Australia has made another encouraging step forward in its fight against COVID-19, as the worst-hit state of Victoria sees further ease of a wide range of restrictions and more states' borders are on track to reopen.
After more than three months of lockdown, metropolitan Melbourne will move from second step to third step of restrictions, and regional Victoria continues in third step with further easing of restrictions from midnight of Tuesday. The whole state recorded zero new COVID-19 infection and virus-related death for a second day in a row on Tuesday.
Under further eased restrictions, all retail businesses will reopen. Restaurants, hotels, cafes and bars will be able to host up to 50 patrons outdoors, 20 patrons inside. Home visits will be allowed, and limits on leaving the household will be lifted.
Weddings, funerals, religious ceremonies also had their attendance caps increased, as did outdoor fitness training sessions and public pools.

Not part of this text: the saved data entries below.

**config.mk**
```make
export PLATFORM = sky130hd
export DESIGN_NAME = snake_dir_input
export DESIGN_NICKNAME = d
export VERILOG_FILES = /design/src/rtl/snake_dir_input.sv
export SDC_FILE = /design/constraint.sdc
export NUM_CORES = 1
export LEC_CHECK = 0
export CORE_UTILIZATION = 60
export DETAILED_ROUTE_END_ITERATION = 16
export PLACE_DENSITY_LB_ADDON = 0.15
export SKIP_CTS_REPAIR_TIMING = 1
export SLEW_MARGIN = 10
export SYNTH_ARGS = -nofsm -noshare
export SYNTH_HDL_FRONTEND = slang
export SYNTH_SLANG_ARGS = --single-unit
```
**constraint.sdc**
```tcl
create_clock -name CLOCK_50 -period 3.4 [get_ports CLOCK_50]
set_input_delay 0.34 -clock CLOCK_50 [delete_from_list [all_inputs] [get_ports CLOCK_50]]
set_output_delay 0.34 -clock CLOCK_50 [all_outputs]
set_load 0.02 [all_outputs]
```
**src/rtl/snake_dir_input.sv**
```systemverilog
// snake_dir_input: key synchroniser/debouncer with press pulses and a no-reversal, tick-committed snake direction
module snake_dir_input #(
  parameter int DEBOUNCE_CYCLES = 500000,
  parameter int CNT_W = 19
) (
  input  logic       CLOCK_50,
  input  logic       rst,
  input  logic       restart,
  input  logic       sw_up,
  input  logic       sw_down,
  input  logic       sw_left,
  input  logic       sw_right,
  input  logic       move_tick,
  output logic [3:0] key_level,
  output logic [3:0] key_pulse,
  output logic [1:0] dir_out,
  output logic       dir_changed
);
  localparam logic [CNT_W-1:0] LAST = CNT_W'(DEBOUNCE_CYCLES - 1);
  logic [3:0] raw, sync1, sync2;
  logic [CNT_W-1:0] cnt [4];
  logic [1:0] pending, cand, ref_dir;
  logic pending_valid, commit, accept;
  assign raw = {sw_up, sw_down, sw_left, sw_right};
  always_ff @(posedge CLOCK_50 or posedge rst)
    if (rst) begin
      sync1 <= '0;
      sync2 <= '0;
      key_level <= '0;
      key_pulse <= '0;
      for (int k = 0; k < 4; k++) cnt[k] <= '0;
    end else begin
      sync1 <= raw;
      sync2 <= sync1;
      for (int k = 0; k < 4; k++) begin
        key_pulse[k] <= 1'b0;
        if (sync2[k] == key_level[k]) cnt[k] <= '0;
        else if (cnt[k] == LAST) begin
          cnt[k] <= '0;
          key_level[k] <= sync2[k];
          key_pulse[k] <= sync2[k];
        end else cnt[k] <= cnt[k] + 1'b1;
      end
    end
  // Encoding keeps each axis in bit 1, so a same-axis candidate is a repeat or a reversal.
  always_comb begin
    commit = move_tick && pending_valid;
    ref_dir = commit ? pending : dir_out;
    cand = key_pulse[3] ? 2'd0 : key_pulse[2] ? 2'd1 : key_pulse[1] ? 2'd2 : 2'd3;
    accept = |key_pulse && cand[1] != ref_dir[1];
  end
  always_ff @(posedge CLOCK_50 or posedge rst)
    if (rst) begin
      dir_out <= 2'd3;
      pending <= 2'd3;
      pending_valid <= 1'b0;
      dir_changed <= 1'b0;
    end else if (restart) begin
      dir_out <= 2'd3;
      pending_valid <= 1'b0;
      dir_changed <= 1'b0;
    end else begin
      dir_changed <= commit;
      if (commit) dir_out <= pending;
      if (accept) pending <= cand;
      pending_valid <= accept || (pending_valid && !move_tick);
    end
endmodule

```
==> results.py <==
metrics = {
    "floorplanning": {
        "die-area_um2": 8060,
        "die_h_um": 89.8,
        "rows": 31,
        "die_w_um": 89.8,
        "core_area_um2": 7330,
        "initial_core_util_pct": 63.0,
        "io_pins": 19,
    },
    "logic_synthesis": {
        "ys_types": 47,
        "synthSimpleGateAreaFrac_pct": 25.2,
        "synth-compound-area-share_pct": 7.74,
        "synth_area_per_cell_um2": 10.0,
        "yosysWarnings": 0,
        "synth_top_cell_area_share_pct": 50.9,
        "netlist_area_um2": 4620,
        "synthMuxAreaShare_pct": 0.975,
        "ys.flop_type": "dfrtp_1",
        "synth_top_family_by_area": "simple AND/OR/NAND/NOR gates",
        "synth_edf_count": 0,
        "synthXorXnorAreaFrac_pct": 9.47,
        "synth_top_area_cell": "dfrtp_1",
        "synth-seq-area-share_pct": 53.2,
        "synthAdderAreaFrac_pct": 1.08,
        "synth_nets": 473,
        "ys_ff_latch": 98,
        "async_reset_ff_share_pct": 100,
        "syn_inst": 461,
        "synthTopCellsByArea": "dfrtp_1 (51%), xnor2_1 (6.6%), nor2_1 (5.1%)",
    },
    "clock_network": {
        "clk_pin_slew_ps": 100,
        "cts_buffers": 9,
        "cts_root_buf": "clkbuf_8",
        "cts_htree_levels": 3,
        "clock-sinks": 98,
        "insertion_delay_ps": 370,
        "cts_buffer_depth": 2,
        "tritoncts": "yes",
    },
    "sta": {
        "maxSlewViolCount": 0,
        "finalHoldViolCount": 0,
        "whs_ps": 350,
        "skew_ps": 14.0,
        "tns_ps": 0,
        "max_slew_margin_pct": 53.8,
        "setup_violations": 0,
        "timing.fmax_ghz": 0.458,
        "fin_crit_sh_pct": 64.2,
        "period_minus_slack_ps": 2180,
        "tightest_slew_ps": 689,
        "finalWorstSetupSlack_ps": 1220,
        "rsz0062_at_grt": "false",
    },
    "route": {
        "drt_iter0_markers": 184,
        "wl_mm": 8.62,
        "dr.pass1.iters": 5,
        "via_per_inst": 5.79,
        "avgRoutedWirePerCell_um": 14.6,
        "route.detailed.drc": 0,
        "ant_nets": 0,
        "vias": 3416,
    },
    "placed_design": {
        "globalplace.congestion": 0.819,
        "dp_slack_ps": 1270,
        "port_buffers": 18,
        "dpl.hpwl_mm": 5.88,
        "placed_area_um2": 4930,
    },
    "worst_setup_path": {
        "r2r_start": "cnt[15]",
        "crit_type": "flip-flop to flip-flop",
        "cpPeakStageDelay_ps": 590,
        "startpoint": "cnt[15]",
        "cp_num_buf_inv": 1,
        "end_kind": "flip-flop",
        "crit_slowest_cell": "o31ai_2",
        "cp.arrival_ps": 2440,
        "critPathLaunchType": "flip-flop",
        "cp_max_fo": 10,
        "worstPathRequired_ps": 3660,
        "path_cells": "nand3_1, or4b_1, o31ai_2, buf_4, nor2_1",
        "cp_top_family": "simple AND/OR/NAND/NOR gates",
    },
    "layout": {
        "fin_area_um2": 5160,
        "diodes": 0,
        "final_common_cell": "dfrtp_1",
        "nets": 498,
        "drive_above_1_share_pct": 8.76,
        "areaGrowthSynthToFinish_pct": 11.6,
        "final_cell_mix": "dfrtp_1 (94), nor2_1 (63), xnor2_1 (35), nand2_1 (28), a21oi_1 (26)",
    },
    "global_route": {
        "grt_antenna_before_repair": 0,
        "grt_pass1_wl_mm": 14.8,
        "grt-ovfl-total": 0,
        "grt_usage_pct": 22.9,
        "grt_max_degree": 49,
        "grt_pass1_vias": 3279,
    },
    "hold_path": {
        "holdCritStartpoint": "sync1[0]",
        "worstHoldPathType": "flip-flop to flip-flop",
    },
    "power_and_ir_drop": {
        "power.internal_mw": 1.63,
        "p_clk_share_pct": 39.6,
        "switching_power_uw": 486,
        "leakagePower_nw": 2.03,
        "vdd.ir_drop.worst_uv": 226,
        "swShare_pct": 23.0,
        "sequentialPowerShare_pct": 56.7,
        "combPwrFrac_pct": 3.7,
        "power_density_nw_per_um2": 410,
    },
    "run_status": {
        "status": "finished, final reports clean",
    },
    "flow_run": {
        "max-cap-violations": 0,
    },
}
[cell type report]
| type | instances | area (um2) |
|---|---|---|
| clock buffers | 9 | 124 |
| clock inverters | 7 | 101 |
| fillers | 530 | 2170 |
| inverters | 18 | 70.1 |
| multi-input cells | 335 | 2050 |
| flip-flops and latches | 98 | 2460 |
| well taps | 99 | 124 |
| repair buffers | 24 | 225 |
[final timing paths]
kind                       slack [ps]          to  cells past startpoint
setup / recovery                 1220      cnt[8]                      5
hold / removal                    350    sync2[0]                      0
setup reg to reg                 1220      cnt[8]                      5
hold reg to reg                   350    sync2[0]                      0
max in group asynchronous        2210  pending[1]                      3
min in group asynchronous         370     cnt[20]                      2
[kinds of logic (layout without fill, tap and decap cells)]
| group | count (synthesis) | count (layout) |
|---|---|---|
| adder cells (fa/ha/maj) | 4 | 4 |
| multiplexers | 4 | 4 |
| XOR/XNOR | 50 | 50 |
| flip-flops | 98 | 98 |
| AND/OR/NAND/NOR | 217 | 217 |
| AO/OA/AOI/OAI | 60 | 60 |
| buffers and inverters | 28 | 58 |
[stage by stage]
step | total power [mW] | utilization [%] | instances
6_report | 2.12 | 70.3 | 590
5_1_grt | 2.20 | 70.3 | 590
3_3_place_gp | 1.30 | 67.3 | 574
4_1_cts | 2.14 | 70.3 | 590
2_1_floorplan | 1.27 | - | 461
3_5_place_dp | 1.30 | 67.3 | 574
[routing by layer]
metal | part of all wire [%] | global-route usage [%] | wire length (um) | up-vias
li1 | - | - | - | 1685
met3 | 3.8 | 5.67 | 324 | 11
met4 | 1.4 | 7.10 | 118 | 0
met5 | 0 | 0 | 0 | -
met2 | 49 | 38.3 | 4220 | 69
met1 | 46 | 29.7 | 3950 | 1651
[registers in the layout, indices dropped and copies added, names as in the netlist, 2 cells and up]
name / count
key_pulse: 4
cnt: 76
pending: 2
sync2: 4
sync1: 4
dir_out: 2
key_level: 4
[synthesized netlist by cell type (2+ instances only)]
library cell and instances:
o21ai_0 13, clkbuf_1 6, dfrtp_1 94, xor2_1 15, mux2_2 4, nor4b_1 3
or3_2 4, ha_1 4, o31ai_1 10, inv_1 17, nor4_1 13, and3_1 5
a21oi_1 26, buf_2 3, nor2_1 63, dfstp_2 4, nand3_1 21, or4_1 12
or2_2 3, o21ai_1 2, nor4bb_1 2, and3b_1 2, nand2_1 28, nand4_1 17
and2_1 5, xnor2_1 35, and4_1 5, or2b_1 2, a21boi_0 2, nor3_1 13
or3_1 12
[power by group through the flow]
stage                     logic, mW  registers (mW)  clock network (mW)
after CTS                    0.0807            1.20               0.858
final                        0.0784            1.20               0.838
after floorplan              0.0514            1.22                   0
after global placement       0.0791            1.22                   0
after global routing         0.0914            1.20               0.908
after detailed placement     0.0804            1.22                   0
Power figures use the tool's default switching activity.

"These are big steps. We have all given a lot. I'm so proud and impressed and humbled by the contribution that so many Victorian families have made, so many Victorian businesses have made," Premier of Victoria Daniel Andrews said.
Andrews said more restrictions would be lifted from Sunday, November 8. The 25-km travel limit will come off and the border between Melbourne and regional Victoria will be removed, allowing intrastate travel again.

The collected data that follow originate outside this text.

<file path="src/rtl/arb_pkg.sv">
// Shared definitions for the unified memory-port arbiter: FSM state encoding,
// owner tags, the fixed fetch access size and parameter defaults.
package arb_pkg;

  typedef enum logic [1:0] {
    IDLE    = 2'd0,
    BUSY_IF = 2'd1,
    BUSY_D  = 2'd2
  } arb_state_e;

  typedef enum logic {
    OWNER_IF = 1'b0,
    OWNER_D  = 1'b1
  } owner_e;

  // Instruction fetches are always full-word reads.
  localparam logic [2:0] FUNCT3_WORD = 3'b010;

  localparam int STARVE_LIMIT_DEF = 8;
  localparam int TIMEOUT_DEF      = 64;

endpackage

</file>
<file path="src/rtl/arb_starve_ctr.sv">
// Saturating counter of consecutive arbitration losses suffered by fetch.
// Clear has priority over increment; at_limit_o flags that fetch must win next.
module arb_starve_ctr
  import arb_pkg::*;
#(
  parameter int LIMIT = STARVE_LIMIT_DEF
) (
  input  logic clk,
  input  logic rst,
  input  logic inc_i,
  input  logic clr_i,
  output logic at_limit_o
);

  logic [7:0] count_q;
  logic [7:0] count_d;

  // Next count: clear wins, increment stops at LIMIT.
  always_comb begin
    count_d = count_q;
    if (clr_i) begin
      count_d = '0;
    end else if (inc_i && (count_q != 8'(LIMIT))) begin
      count_d = count_q + 8'd1;
    end
  end

  // Count register with synchronous reset.
  always_ff @(posedge clk) begin
    if (rst) begin
      count_q <= '0;
    end else begin
      count_q <= count_d;
    end
  end

  assign at_limit_o = (count_q == 8'(LIMIT));

endmodule

</file>
<file path="src/rtl/mem_port_arbiter.sv">
// Arbiter sharing one memory port between instruction fetch and load/store.
// Data has fixed priority; a starvation counter forces a fetch grant after
// STARVE_LIMIT consecutive losses. All memory-side outputs are registered.
// Optional feature: define ARB_TIMEOUT_EN to abort accesses whose mem_ack does
// not arrive within TIMEOUT busy cycles (done + err pulse, read data 0).
module mem_port_arbiter
  import arb_pkg::*;
#(
  parameter int ADDR_W       = 32,
  parameter int DATA_W       = 32,
  parameter int STARVE_LIMIT = STARVE_LIMIT_DEF,
  parameter int TIMEOUT      = TIMEOUT_DEF
) (
  input  logic              clk,
  input  logic              rst,
  input  logic              if_req,
  input  logic [ADDR_W-1:0] if_addr,
  output logic              if_done,
  output logic [DATA_W-1:0] if_rdata,
  input  logic              d_req,
  input  logic              d_we,
  input  logic [ADDR_W-1:0] d_addr,
  input  logic [DATA_W-1:0] d_wdata,
  input  logic [2:0]        d_size,
  output logic              d_done,
  output logic [DATA_W-1:0] d_rdata,
  output logic              err,
  output logic              mem_req,
  output logic              mem_we,
  output logic [ADDR_W-1:0] mem_addr,
  output logic [DATA_W-1:0] mem_wdata,
  output logic [2:0]        mem_size,
  input  logic              mem_ack,
  input  logic [DATA_W-1:0] mem_rdata
);

  // Elaboration-time parameter sanity checks.
  if (STARVE_LIMIT < 1 || STARVE_LIMIT > 255) begin : g_bad_starve_limit
    $error("mem_port_arbiter: STARVE_LIMIT must be in 1..255");
  end
  if (TIMEOUT < 1) begin : g_bad_timeout
    $error("mem_port_arbiter: TIMEOUT must be at least 1");
  end

  arb_state_e state_q, state_d;

  logic              mem_req_q, mem_req_d;
  logic              mem_we_q, mem_we_d;
  logic [ADDR_W-1:0] mem_addr_q, mem_addr_d;
  logic [DATA_W-1:0] mem_wdata_q, mem_wdata_d;
  logic [2:0]        mem_size_q, mem_size_d;
  logic              if_done_q, if_done_d;
  logic              d_done_q, d_done_d;
  logic              err_q, err_d;
  logic [DATA_W-1:0] if_rdata_q, if_rdata_d;
  logic [DATA_W-1:0] d_rdata_q, d_rdata_d;

  logic eff_if_req;
  logic eff_d_req;
  logic grant_if;
  logic grant_d;
  logic complete;
  logic abort;
  logic timeout_hit;
  logic starve_at_limit;
  owner_e busy_owner;

  // A requester whose done pulse is high still shows its old request this
  // cycle; mask it so the finished access is not granted a second time.
  assign eff_if_req = if_req & ~if_done_q;
  assign eff_d_req  = d_req & ~d_done_q;
  assign busy_owner = (state_q == BUSY_IF) ? OWNER_IF : OWNER_D;

  arb_starve_ctr #(
    .LIMIT(STARVE_LIMIT)
  ) u_starve (
    .clk       (clk),
    .rst       (rst),
    .inc_i     ((state_q == IDLE) && eff_if_req && grant_d),
    .clr_i     (grant_if),
    .at_limit_o(starve_at_limit)
  );

`ifdef ARB_TIMEOUT_EN
  localparam int WAIT_W = (TIMEOUT > 1) ? $clog2(TIMEOUT) : 1;

  logic [WAIT_W-1:0] wait_q, wait_d;

  // Busy-cycle counter: restarts on every grant, advances while no ack.
  always_comb begin
    wait_d = wait_q;
    if (grant_if || grant_d) begin
      wait_d = '0;
    end else if ((state_q != IDLE) && !mem_ack) begin
      wait_d = wait_q + WAIT_W'(1);
    end
  end

  // Wait counter register.
  always_ff @(posedge clk) begin
    if (rst) begin
      wait_q <= '0;
    end else begin
      wait_q <= wait_d;
    end
  end

  assign timeout_hit = (state_q != IDLE) && (wait_q == WAIT_W'(TIMEOUT - 1));
`else
  assign timeout_hit = 1'b0;
`endif

  // FSM state register.
  always_ff @(posedge clk) begin
    if (rst) begin
      state_q <= IDLE;
    end else begin
      state_q <= state_d;
    end
  end

  // Next-state logic: arbitration in IDLE, completion or abort in BUSY.
  always_comb begin
    state_d  = state_q;
    grant_if = 1'b0;
    grant_d  = 1'b0;
    complete = 1'b0;
    abort    = 1'b0;
    case (state_q)
      IDLE: begin
        if (eff_if_req && eff_d_req) begin
          if (starve_at_limit) begin
            grant_if = 1'b1;
          end else begin
            grant_d = 1'b1;
          end
        end else if (eff_d_req) begin
          grant_d = 1'b1;
        end else if (eff_if_req) begin
          grant_if = 1'b1;
        end
        if (grant_if) begin
          state_d = BUSY_IF;
        end else if (grant_d) begin
          state_d = BUSY_D;
        end
      end
      BUSY_IF, BUSY_D: begin
        // An ack in the timeout cycle still counts as a normal completion.
        if (mem_ack) begin
          complete = 1'b1;
        end else if (timeout_hit) begin
          abort = 1'b1;
        end
        if (complete || abort) begin
          state_d = IDLE;
        end
      end
      default: state_d = IDLE;
    endcase
  end

  // Output next-values: load the winner on grant, pulse done on completion.
  always_comb begin
    mem_req_d   = mem_req_q;
    mem_we_d    = mem_we_q;
    mem_addr_d  = mem_addr_q;
    mem_wdata_d = mem_wdata_q;
    mem_size_d  = mem_size_q;
    if_done_d   = 1'b0;
    d_done_d    = 1'b0;
    err_d       = 1'b0;
    if_rdata_d  = if_rdata_q;
    d_rdata_d   = d_rdata_q;
    if (grant_d) begin
      mem_req_d   = 1'b1;
      mem_we_d    = d_we;
      mem_addr_d  = d_addr;
      mem_wdata_d = d_wdata;
      mem_size_d  = d_size;
    end else if (grant_if) begin
      mem_req_d   = 1'b1;
      mem_we_d    = 1'b0;
      mem_addr_d  = if_addr;
      mem_wdata_d = '0;
      mem_size_d  = FUNCT3_WORD;
    end
    if (complete || abort) begin
      mem_req_d = 1'b0;
      err_d     = abort;
      if (busy_owner == OWNER_IF) begin
        if_done_d  = 1'b1;
        if_rdata_d = complete ? mem_rdata : '0;
      end else begin
        d_done_d  = 1'b1;
        // Stores return 0 rather than whatever the memory drove.
        d_rdata_d = (complete && !mem_we_q) ? mem_rdata : '0;
      end
    end
  end

  // Output registers; everything clears on reset.
  always_ff @(posedge clk) begin
    if (rst) begin
      mem_req_q   <= 1'b0;
      mem_we_q    <= 1'b0;
      mem_addr_q  <= '0;
      mem_wdata_q <= '0;
      mem_size_q  <= '0;
      if_done_q   <= 1'b0;
      d_done_q    <= 1'b0;
      err_q       <= 1'b0;
      if_rdata_q  <= '0;
      d_rdata_q   <= '0;
    end else begin
      mem_req_q   <= mem_req_d;
      mem_we_q    <= mem_we_d;
      mem_addr_q  <= mem_addr_d;
      mem_wdata_q <= mem_wdata_d;
      mem_size_q  <= mem_size_d;
      if_done_q   <= if_done_d;
      d_done_q    <= d_done_d;
      err_q       <= err_d;
      if_rdata_q  <= if_rdata_d;
      d_rdata_q   <= d_rdata_d;
    end
  end

  assign mem_req   = mem_req_q;
  assign mem_we    = mem_we_q;
  assign mem_addr  = mem_addr_q;
  assign mem_wdata = mem_wdata_q;
  assign mem_size  = mem_size_q;
  assign if_done   = if_done_q;
  assign d_done    = d_done_q;
  assign err       = err_q;
  assign if_rdata  = if_rdata_q;
  assign d_rdata   = d_rdata_q;

endmodule

</file>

"We want to reach COVID Normal by Christmas and right now, we're on track to do that," he said.
On Tuesday, New South Wales (NSW) Premier Gladys Berejiklian has flagged the possibility to ease border restrictions with Victoria, as the state comes out of lockdown.
"We'll take the border down as soon as we can, but we do need to wait to see what impact easing of restrictions in Melbourne and Victoria has before we decide exactly when that will be," she said.
"The real test for NSW wasn't lockdown because it's easy not to spread the virus when everyone is confined to their home or has limited mobility," she said.
"But once you ease restrictions and people start moving around again, that's the real test."
NSW recorded two locally acquired cases on Tuesday, both were linked to known cases. Ten cases were also reported in overseas travellers in hotel quarantine.
It came after a total of 6,438 tests were conducted, bringing the total testing number in NSW to 3 million since the pandemic began.
While lauding the achievements, Berejiklian urged the community to remain vigilant.
"I want to thank everyone in NSW who has come forward to be tested - three million COVID-19 tests is an incredible result," she said.
"As we ease restrictions, it is critical that we maintain our high rates of testing which has been central to our success in limiting the spread of the virus and keeping NSW open."
Meanwhile, the state of Tasmania finally decided to open its borders to NSW from Nov.6.
Tasmania eased restrictions on visitors from elsewhere in the country with the exception of NSW and Victoria one day before, allowing them to enter the state without quarantine.
"What we want to see in a jurisdiction that we open up to is less than five cases of unknown transmission in the last 28 days," Tasmania's Premier Peter Gutwein said.
"New South Wales in the last 28 days has had six only in a population of nearly 8 million people, so they are on top of this."
He said the state was expected to welcome back Victorians from December 1, but would be responsive to the evolving situation.